::: THE RECORDS
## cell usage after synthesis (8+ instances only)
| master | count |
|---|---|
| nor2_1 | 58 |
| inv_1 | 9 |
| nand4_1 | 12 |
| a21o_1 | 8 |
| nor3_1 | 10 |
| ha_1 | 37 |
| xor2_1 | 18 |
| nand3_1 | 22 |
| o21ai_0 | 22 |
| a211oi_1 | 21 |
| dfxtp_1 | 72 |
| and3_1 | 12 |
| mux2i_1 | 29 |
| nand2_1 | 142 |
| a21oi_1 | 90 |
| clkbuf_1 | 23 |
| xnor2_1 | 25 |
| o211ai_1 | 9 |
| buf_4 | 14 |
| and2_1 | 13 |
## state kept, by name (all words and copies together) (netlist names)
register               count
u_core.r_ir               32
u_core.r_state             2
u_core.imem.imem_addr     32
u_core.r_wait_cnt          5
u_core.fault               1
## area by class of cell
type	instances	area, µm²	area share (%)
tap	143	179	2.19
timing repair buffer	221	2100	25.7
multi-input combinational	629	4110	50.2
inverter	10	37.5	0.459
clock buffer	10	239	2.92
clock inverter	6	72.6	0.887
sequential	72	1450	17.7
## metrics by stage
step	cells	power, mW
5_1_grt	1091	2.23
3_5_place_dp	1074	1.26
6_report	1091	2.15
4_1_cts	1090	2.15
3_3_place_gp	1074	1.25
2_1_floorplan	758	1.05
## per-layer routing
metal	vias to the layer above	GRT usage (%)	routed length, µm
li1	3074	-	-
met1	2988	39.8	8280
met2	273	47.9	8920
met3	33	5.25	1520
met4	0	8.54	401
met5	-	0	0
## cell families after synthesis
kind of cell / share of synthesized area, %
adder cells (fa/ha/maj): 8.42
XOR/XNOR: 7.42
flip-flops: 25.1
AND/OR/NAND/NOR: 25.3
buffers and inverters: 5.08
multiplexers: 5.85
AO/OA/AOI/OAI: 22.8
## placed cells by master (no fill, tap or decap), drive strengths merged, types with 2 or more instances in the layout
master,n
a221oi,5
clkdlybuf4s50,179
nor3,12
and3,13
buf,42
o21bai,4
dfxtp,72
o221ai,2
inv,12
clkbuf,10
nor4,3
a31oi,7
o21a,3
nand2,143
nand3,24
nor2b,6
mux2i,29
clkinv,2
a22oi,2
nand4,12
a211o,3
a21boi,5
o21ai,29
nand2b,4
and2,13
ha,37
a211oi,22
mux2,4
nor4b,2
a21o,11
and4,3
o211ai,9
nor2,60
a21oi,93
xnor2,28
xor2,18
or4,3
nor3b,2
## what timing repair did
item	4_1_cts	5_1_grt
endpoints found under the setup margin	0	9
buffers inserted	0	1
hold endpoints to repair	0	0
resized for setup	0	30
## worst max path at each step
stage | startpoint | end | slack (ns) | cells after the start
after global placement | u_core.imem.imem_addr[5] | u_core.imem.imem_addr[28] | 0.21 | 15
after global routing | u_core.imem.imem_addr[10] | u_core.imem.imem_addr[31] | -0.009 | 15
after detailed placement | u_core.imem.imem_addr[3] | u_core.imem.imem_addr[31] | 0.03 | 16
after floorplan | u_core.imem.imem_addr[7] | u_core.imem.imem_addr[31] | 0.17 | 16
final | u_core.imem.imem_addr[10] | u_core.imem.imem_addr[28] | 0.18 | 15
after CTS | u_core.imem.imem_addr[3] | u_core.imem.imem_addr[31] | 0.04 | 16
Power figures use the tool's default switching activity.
::::::
::: THE RECORDS
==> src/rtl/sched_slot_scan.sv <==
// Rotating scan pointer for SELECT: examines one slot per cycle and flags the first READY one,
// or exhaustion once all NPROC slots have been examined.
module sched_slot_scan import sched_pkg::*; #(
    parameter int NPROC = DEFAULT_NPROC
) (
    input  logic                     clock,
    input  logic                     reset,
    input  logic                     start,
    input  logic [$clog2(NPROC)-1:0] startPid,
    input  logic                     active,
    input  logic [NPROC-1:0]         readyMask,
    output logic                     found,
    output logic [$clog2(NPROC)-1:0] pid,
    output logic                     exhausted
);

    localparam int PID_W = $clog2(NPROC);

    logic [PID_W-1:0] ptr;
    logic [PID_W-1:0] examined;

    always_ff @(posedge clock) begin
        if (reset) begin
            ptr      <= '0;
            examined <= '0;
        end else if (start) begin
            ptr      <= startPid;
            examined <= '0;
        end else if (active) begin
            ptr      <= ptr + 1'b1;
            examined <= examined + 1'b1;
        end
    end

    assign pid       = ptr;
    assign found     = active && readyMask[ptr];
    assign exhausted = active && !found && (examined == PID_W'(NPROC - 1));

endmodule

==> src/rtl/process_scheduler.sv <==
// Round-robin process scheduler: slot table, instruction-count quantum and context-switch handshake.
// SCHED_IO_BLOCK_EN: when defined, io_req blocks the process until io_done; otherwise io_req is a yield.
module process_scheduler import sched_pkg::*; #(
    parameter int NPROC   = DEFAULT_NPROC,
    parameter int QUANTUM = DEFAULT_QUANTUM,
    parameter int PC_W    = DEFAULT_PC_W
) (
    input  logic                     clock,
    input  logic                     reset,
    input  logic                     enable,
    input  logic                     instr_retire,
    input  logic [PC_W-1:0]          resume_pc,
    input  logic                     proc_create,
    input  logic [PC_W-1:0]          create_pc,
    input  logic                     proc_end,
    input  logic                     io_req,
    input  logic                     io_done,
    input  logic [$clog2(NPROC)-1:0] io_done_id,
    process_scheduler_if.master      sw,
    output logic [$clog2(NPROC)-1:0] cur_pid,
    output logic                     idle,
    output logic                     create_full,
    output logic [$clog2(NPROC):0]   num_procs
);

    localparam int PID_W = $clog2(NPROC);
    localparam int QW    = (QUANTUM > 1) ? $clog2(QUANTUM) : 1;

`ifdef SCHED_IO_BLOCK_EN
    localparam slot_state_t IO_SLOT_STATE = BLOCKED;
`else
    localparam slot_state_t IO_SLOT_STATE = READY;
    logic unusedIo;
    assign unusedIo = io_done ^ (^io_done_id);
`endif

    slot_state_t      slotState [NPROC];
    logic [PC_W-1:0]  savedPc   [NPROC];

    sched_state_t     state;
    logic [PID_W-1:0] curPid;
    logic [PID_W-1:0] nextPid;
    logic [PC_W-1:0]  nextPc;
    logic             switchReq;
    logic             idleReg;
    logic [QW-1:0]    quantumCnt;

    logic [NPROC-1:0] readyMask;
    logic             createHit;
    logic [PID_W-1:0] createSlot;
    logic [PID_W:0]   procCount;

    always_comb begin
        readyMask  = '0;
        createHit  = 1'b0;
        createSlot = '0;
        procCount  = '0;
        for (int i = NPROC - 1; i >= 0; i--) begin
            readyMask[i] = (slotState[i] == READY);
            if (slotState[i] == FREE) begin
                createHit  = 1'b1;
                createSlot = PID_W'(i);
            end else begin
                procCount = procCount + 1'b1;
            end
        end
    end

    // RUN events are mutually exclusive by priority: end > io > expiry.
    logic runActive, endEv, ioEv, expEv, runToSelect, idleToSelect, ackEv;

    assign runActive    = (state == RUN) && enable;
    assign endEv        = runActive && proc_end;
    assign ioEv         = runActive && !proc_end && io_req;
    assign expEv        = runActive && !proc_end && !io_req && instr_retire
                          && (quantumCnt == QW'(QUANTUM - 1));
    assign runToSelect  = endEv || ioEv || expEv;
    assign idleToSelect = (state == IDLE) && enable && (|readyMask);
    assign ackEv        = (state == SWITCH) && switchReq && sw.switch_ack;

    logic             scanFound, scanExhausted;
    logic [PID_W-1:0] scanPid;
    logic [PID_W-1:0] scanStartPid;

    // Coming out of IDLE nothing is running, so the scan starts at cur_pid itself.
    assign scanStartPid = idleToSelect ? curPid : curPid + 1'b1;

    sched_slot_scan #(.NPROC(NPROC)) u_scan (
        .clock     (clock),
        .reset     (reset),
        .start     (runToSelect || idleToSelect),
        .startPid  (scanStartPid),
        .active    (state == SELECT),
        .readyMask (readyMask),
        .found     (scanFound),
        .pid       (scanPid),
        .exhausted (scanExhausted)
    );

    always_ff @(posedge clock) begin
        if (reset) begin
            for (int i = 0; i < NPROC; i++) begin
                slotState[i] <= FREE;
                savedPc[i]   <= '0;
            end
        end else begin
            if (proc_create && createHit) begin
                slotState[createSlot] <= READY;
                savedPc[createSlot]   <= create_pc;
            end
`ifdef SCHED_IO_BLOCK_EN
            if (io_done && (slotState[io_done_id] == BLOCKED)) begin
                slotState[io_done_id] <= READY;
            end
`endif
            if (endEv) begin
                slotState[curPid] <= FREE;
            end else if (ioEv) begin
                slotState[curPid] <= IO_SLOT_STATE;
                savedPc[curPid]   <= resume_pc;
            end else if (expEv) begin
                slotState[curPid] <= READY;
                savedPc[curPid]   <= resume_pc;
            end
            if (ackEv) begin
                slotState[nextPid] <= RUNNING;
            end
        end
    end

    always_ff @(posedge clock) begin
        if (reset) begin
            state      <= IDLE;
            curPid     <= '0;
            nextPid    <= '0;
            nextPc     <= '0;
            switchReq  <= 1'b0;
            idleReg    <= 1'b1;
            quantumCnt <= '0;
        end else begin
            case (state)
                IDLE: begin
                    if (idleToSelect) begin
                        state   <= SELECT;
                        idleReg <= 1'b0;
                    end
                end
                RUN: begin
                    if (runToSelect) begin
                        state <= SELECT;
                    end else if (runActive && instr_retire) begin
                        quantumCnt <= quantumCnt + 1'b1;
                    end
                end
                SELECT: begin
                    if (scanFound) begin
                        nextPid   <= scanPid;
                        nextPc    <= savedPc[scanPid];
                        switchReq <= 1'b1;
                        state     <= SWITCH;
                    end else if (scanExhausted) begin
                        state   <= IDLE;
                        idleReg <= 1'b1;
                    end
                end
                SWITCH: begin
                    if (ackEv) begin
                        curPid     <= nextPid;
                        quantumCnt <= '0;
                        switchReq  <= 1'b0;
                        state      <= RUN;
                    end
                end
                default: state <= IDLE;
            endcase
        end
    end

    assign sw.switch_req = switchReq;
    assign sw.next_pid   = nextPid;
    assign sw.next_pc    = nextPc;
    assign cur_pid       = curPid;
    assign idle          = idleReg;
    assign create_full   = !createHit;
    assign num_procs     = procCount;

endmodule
::::::
::: THE RECORDS
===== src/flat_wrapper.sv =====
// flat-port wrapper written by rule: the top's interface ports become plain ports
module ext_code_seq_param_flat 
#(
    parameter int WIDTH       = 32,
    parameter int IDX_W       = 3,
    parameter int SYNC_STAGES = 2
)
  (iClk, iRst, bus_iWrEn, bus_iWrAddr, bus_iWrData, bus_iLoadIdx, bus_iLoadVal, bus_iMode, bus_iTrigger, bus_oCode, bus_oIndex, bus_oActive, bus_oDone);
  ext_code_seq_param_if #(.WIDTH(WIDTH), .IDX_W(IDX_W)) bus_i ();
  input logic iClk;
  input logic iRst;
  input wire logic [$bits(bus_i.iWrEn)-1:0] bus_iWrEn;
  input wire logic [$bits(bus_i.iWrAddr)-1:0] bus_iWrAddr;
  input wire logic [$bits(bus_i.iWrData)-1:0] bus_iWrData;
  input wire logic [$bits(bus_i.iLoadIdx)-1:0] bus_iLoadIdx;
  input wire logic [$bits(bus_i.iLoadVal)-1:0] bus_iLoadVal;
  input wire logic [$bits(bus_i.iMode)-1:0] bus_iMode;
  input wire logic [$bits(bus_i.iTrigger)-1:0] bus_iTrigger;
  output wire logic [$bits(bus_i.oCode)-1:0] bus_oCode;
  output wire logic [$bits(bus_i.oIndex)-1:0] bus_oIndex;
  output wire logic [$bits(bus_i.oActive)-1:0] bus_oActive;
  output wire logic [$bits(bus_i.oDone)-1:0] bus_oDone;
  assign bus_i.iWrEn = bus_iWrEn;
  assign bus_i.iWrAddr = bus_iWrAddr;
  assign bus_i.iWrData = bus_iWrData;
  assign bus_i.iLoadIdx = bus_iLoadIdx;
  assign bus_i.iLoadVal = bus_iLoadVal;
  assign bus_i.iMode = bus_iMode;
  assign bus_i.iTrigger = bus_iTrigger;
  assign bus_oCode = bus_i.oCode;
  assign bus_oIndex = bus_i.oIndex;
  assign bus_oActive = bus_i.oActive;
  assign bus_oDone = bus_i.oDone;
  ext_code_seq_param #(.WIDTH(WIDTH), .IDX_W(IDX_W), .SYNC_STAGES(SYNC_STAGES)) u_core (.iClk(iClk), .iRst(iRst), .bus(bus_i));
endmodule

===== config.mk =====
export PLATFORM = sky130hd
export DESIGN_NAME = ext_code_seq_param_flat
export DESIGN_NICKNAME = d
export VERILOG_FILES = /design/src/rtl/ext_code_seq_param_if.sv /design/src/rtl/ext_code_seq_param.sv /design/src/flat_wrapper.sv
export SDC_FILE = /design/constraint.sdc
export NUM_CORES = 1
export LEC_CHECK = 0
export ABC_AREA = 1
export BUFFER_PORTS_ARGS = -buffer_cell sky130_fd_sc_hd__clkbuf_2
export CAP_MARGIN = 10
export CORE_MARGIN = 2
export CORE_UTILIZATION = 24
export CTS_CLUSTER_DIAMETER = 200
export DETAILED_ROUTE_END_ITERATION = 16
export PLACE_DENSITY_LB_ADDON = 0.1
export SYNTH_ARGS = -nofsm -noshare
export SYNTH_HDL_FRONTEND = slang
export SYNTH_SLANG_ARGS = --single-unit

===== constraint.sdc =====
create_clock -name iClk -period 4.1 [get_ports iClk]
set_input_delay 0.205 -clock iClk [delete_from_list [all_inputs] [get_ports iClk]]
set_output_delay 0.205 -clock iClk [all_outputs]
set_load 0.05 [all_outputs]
::::::
# WHAT TO DO
Note each line above that holds "global", then copy all of them.

# EXERCISE ANSWER
after global placement | u_core.imem.imem_addr[5] | u_core.imem.imem_addr[28] | 0.21 | 15
after global routing | u_core.imem.imem_addr[10] | u_core.imem.imem_addr[31] | -0.009 | 15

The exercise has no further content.